▶ _Task directions_: Among the records that follow, set down only the lines from the one containing "cells in the" to the one containing "worst max-delay path, cell", both included, exactly.

Stored dataset items:
>>>>

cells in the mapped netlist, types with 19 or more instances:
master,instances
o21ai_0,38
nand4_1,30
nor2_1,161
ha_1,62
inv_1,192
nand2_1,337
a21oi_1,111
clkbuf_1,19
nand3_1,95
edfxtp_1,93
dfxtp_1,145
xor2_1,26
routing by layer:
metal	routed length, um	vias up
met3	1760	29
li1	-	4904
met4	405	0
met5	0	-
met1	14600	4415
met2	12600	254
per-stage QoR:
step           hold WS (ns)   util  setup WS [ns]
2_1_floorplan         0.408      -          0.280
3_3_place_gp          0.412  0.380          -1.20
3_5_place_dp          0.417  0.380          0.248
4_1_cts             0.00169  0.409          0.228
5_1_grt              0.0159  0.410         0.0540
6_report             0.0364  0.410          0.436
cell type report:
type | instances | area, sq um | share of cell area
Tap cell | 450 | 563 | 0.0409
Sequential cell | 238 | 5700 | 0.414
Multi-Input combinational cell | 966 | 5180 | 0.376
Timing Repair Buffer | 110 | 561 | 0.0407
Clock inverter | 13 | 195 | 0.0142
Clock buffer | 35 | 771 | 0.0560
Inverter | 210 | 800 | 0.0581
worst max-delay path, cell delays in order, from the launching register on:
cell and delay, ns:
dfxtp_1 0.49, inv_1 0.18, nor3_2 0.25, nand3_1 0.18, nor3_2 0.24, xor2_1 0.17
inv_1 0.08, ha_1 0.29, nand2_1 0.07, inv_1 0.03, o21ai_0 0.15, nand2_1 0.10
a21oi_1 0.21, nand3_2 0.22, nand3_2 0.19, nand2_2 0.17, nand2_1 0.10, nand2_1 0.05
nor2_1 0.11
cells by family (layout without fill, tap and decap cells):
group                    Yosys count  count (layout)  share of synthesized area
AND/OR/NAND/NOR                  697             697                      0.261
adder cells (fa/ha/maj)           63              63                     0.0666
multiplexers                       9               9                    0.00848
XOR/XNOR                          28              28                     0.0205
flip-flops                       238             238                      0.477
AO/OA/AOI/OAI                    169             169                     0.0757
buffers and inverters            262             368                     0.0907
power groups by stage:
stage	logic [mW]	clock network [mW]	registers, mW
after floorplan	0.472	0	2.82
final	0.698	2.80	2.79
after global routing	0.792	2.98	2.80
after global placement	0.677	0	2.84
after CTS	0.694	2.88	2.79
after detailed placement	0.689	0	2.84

<<<<
>>>>

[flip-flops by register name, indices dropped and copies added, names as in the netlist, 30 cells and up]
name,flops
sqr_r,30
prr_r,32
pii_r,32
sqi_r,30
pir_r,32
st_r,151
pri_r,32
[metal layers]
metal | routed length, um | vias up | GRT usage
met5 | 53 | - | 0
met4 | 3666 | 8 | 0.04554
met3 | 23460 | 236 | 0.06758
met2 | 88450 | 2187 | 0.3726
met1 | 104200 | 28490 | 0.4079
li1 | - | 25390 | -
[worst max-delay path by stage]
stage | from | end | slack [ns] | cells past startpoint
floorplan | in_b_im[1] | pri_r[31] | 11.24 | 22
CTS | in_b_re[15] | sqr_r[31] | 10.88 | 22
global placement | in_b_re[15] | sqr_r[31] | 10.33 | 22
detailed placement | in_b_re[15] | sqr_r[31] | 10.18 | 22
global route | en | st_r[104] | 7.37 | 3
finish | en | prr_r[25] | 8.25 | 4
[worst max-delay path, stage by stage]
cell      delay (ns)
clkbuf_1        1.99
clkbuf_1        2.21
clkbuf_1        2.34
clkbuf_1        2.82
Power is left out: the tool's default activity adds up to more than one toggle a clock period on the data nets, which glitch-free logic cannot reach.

<<<<
>>>>

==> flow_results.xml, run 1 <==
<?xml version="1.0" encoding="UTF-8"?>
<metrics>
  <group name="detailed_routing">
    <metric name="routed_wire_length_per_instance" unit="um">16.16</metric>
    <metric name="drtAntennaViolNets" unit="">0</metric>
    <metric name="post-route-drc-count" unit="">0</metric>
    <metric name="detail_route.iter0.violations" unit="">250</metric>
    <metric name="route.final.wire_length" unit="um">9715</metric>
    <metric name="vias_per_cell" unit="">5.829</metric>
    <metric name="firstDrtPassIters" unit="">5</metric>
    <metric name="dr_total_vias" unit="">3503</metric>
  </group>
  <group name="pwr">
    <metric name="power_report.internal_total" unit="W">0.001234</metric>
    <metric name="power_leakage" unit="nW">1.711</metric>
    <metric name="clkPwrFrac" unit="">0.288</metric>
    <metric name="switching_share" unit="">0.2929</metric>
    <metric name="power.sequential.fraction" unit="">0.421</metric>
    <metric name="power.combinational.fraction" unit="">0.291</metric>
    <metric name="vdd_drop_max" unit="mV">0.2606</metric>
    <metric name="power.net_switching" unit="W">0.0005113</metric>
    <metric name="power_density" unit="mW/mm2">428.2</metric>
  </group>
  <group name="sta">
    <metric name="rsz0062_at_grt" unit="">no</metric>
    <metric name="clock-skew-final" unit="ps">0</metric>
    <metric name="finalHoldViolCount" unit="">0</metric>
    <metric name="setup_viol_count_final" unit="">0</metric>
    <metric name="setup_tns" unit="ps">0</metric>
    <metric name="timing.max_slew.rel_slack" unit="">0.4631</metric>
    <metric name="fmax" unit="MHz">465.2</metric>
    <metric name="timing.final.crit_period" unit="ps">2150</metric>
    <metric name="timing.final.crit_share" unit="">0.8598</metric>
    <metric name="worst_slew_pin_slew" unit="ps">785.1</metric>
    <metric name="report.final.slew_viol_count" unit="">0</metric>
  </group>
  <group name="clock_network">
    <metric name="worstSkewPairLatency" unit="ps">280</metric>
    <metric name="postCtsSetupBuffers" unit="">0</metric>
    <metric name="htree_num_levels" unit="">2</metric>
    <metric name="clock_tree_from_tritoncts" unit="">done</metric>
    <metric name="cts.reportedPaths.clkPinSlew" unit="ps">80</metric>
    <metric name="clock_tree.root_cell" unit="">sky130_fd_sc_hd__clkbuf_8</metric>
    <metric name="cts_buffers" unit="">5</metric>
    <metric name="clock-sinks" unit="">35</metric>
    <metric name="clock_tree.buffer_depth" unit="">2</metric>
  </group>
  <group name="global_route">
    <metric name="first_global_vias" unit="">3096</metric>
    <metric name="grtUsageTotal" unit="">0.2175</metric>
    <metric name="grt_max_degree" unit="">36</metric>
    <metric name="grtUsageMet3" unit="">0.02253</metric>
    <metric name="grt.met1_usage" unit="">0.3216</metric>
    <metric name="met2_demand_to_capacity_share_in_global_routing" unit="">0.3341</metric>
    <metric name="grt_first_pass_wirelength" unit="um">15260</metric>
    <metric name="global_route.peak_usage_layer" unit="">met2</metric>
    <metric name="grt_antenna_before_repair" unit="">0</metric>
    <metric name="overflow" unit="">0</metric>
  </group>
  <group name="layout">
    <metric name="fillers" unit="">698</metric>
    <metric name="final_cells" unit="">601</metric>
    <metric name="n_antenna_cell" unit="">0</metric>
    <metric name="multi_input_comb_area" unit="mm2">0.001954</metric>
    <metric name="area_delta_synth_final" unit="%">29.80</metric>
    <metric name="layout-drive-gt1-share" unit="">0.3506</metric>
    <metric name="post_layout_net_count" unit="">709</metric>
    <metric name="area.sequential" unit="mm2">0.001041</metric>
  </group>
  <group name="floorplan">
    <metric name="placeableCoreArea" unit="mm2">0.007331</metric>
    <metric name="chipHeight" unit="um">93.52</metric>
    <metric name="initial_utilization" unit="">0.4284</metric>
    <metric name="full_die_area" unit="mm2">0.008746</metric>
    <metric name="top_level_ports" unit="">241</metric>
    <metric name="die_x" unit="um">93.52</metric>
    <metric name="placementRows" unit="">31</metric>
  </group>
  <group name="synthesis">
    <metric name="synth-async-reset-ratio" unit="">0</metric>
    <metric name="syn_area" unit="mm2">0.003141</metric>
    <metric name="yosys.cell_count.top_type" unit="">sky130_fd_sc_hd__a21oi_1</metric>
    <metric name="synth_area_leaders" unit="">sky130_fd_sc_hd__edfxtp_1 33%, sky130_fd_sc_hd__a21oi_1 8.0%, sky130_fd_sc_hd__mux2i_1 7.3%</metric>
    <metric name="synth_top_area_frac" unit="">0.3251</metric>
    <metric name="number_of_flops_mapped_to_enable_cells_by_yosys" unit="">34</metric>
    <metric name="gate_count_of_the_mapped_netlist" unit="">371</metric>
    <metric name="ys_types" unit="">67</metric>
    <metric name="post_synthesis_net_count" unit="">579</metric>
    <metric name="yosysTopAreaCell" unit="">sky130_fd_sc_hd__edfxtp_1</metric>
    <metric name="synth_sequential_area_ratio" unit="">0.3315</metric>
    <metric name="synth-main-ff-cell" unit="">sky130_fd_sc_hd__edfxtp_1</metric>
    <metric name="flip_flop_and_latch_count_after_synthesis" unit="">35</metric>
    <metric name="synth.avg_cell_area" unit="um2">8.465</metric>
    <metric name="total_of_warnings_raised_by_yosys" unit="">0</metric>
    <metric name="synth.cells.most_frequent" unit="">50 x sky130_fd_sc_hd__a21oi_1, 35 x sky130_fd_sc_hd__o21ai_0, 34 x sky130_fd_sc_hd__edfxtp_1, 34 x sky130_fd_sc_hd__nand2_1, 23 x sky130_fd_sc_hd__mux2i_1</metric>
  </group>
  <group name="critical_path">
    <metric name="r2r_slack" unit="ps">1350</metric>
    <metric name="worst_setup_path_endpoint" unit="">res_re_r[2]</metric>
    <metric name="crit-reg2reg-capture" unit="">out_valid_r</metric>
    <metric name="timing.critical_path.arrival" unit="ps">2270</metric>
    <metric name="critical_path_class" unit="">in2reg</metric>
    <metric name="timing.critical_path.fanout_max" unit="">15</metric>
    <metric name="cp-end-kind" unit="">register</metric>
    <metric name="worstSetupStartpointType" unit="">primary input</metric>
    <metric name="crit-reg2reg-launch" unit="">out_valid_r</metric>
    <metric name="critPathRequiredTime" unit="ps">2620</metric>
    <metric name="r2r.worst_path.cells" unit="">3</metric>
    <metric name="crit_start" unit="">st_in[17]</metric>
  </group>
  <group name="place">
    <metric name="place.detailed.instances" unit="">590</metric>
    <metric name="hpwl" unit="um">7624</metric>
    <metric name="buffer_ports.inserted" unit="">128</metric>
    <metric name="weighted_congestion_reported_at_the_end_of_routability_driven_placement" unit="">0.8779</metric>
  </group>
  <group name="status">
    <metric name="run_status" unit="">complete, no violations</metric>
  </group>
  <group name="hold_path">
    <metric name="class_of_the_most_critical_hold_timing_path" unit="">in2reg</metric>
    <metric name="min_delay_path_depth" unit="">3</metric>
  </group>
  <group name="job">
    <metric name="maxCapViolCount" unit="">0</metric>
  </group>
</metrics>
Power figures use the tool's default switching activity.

<<<<

▶ _Result of this task_:
cells in the mapped netlist, types with 19 or more instances:
master,instances
o21ai_0,38
nand4_1,30
nor2_1,161
ha_1,62
inv_1,192
nand2_1,337
a21oi_1,111
clkbuf_1,19
nand3_1,95
edfxtp_1,93
dfxtp_1,145
xor2_1,26
routing by layer:
metal	routed length, um	vias up
met3	1760	29
li1	-	4904
met4	405	0
met5	0	-
met1	14600	4415
met2	12600	254
per-stage QoR:
step           hold WS (ns)   util  setup WS [ns]
2_1_floorplan         0.408      -          0.280
3_3_place_gp          0.412  0.380          -1.20
3_5_place_dp          0.417  0.380          0.248
4_1_cts             0.00169  0.409          0.228
5_1_grt              0.0159  0.410         0.0540
6_report             0.0364  0.410          0.436
cell type report:
type | instances | area, sq um | share of cell area
Tap cell | 450 | 563 | 0.0409
Sequential cell | 238 | 5700 | 0.414
Multi-Input combinational cell | 966 | 5180 | 0.376
Timing Repair Buffer | 110 | 561 | 0.0407
Clock inverter | 13 | 195 | 0.0142
Clock buffer | 35 | 771 | 0.0560
Inverter | 210 | 800 | 0.0581
worst max-delay path, cell delays in order, from the launching register on:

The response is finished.